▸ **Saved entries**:
:::

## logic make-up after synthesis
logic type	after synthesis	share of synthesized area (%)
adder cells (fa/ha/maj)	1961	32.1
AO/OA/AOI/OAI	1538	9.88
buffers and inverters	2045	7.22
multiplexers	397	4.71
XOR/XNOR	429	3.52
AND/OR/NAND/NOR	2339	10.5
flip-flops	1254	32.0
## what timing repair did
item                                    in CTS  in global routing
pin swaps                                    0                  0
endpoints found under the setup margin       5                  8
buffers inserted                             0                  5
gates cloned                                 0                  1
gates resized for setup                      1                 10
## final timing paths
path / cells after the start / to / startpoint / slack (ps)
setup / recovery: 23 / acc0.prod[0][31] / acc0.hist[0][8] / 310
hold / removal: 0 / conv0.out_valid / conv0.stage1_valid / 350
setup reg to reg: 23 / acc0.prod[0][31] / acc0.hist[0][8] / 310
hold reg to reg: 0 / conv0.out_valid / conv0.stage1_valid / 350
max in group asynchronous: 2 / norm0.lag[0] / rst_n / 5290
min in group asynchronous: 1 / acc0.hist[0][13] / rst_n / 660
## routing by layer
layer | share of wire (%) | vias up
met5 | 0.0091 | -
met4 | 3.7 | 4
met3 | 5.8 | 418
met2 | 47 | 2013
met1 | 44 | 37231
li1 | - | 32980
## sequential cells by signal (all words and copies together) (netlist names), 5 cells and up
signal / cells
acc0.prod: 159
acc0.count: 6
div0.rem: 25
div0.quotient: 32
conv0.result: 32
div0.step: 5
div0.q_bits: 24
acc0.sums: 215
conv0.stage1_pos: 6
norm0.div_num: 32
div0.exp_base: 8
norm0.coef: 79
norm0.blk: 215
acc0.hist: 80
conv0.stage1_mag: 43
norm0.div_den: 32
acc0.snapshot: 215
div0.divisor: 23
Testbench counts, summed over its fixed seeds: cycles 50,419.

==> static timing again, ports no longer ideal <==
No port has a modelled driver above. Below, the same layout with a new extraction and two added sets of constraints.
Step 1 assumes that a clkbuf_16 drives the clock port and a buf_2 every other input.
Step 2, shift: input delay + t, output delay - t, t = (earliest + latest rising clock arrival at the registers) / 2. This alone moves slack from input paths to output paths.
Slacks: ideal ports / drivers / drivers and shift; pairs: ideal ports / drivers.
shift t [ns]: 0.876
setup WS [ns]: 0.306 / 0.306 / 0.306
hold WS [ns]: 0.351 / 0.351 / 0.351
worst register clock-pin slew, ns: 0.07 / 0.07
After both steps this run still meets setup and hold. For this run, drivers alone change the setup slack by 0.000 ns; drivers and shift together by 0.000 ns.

:::

▸ **WORK INSTRUCTIONS**: In the entries above, one line contains "acc0.count: 6" and another contains "Step 1 assumes". Reproduce exactly those two lines and the lines between them, nothing else.

▸ **TASK SOLUTION**:
acc0.count: 6
div0.rem: 25
div0.quotient: 32
conv0.result: 32
div0.step: 5
div0.q_bits: 24
acc0.sums: 215
conv0.stage1_pos: 6
norm0.div_num: 32
div0.exp_base: 8
norm0.coef: 79
norm0.blk: 215
acc0.hist: 80
conv0.stage1_mag: 43
norm0.div_den: 32
acc0.snapshot: 215
div0.divisor: 23
Testbench counts, summed over its fixed seeds: cycles 50,419.

==> static timing again, ports no longer ideal <==
No port has a modelled driver above. Below, the same layout with a new extraction and two added sets of constraints.
Step 1 assumes that a clkbuf_16 drives the clock port and a buf_2 every other input.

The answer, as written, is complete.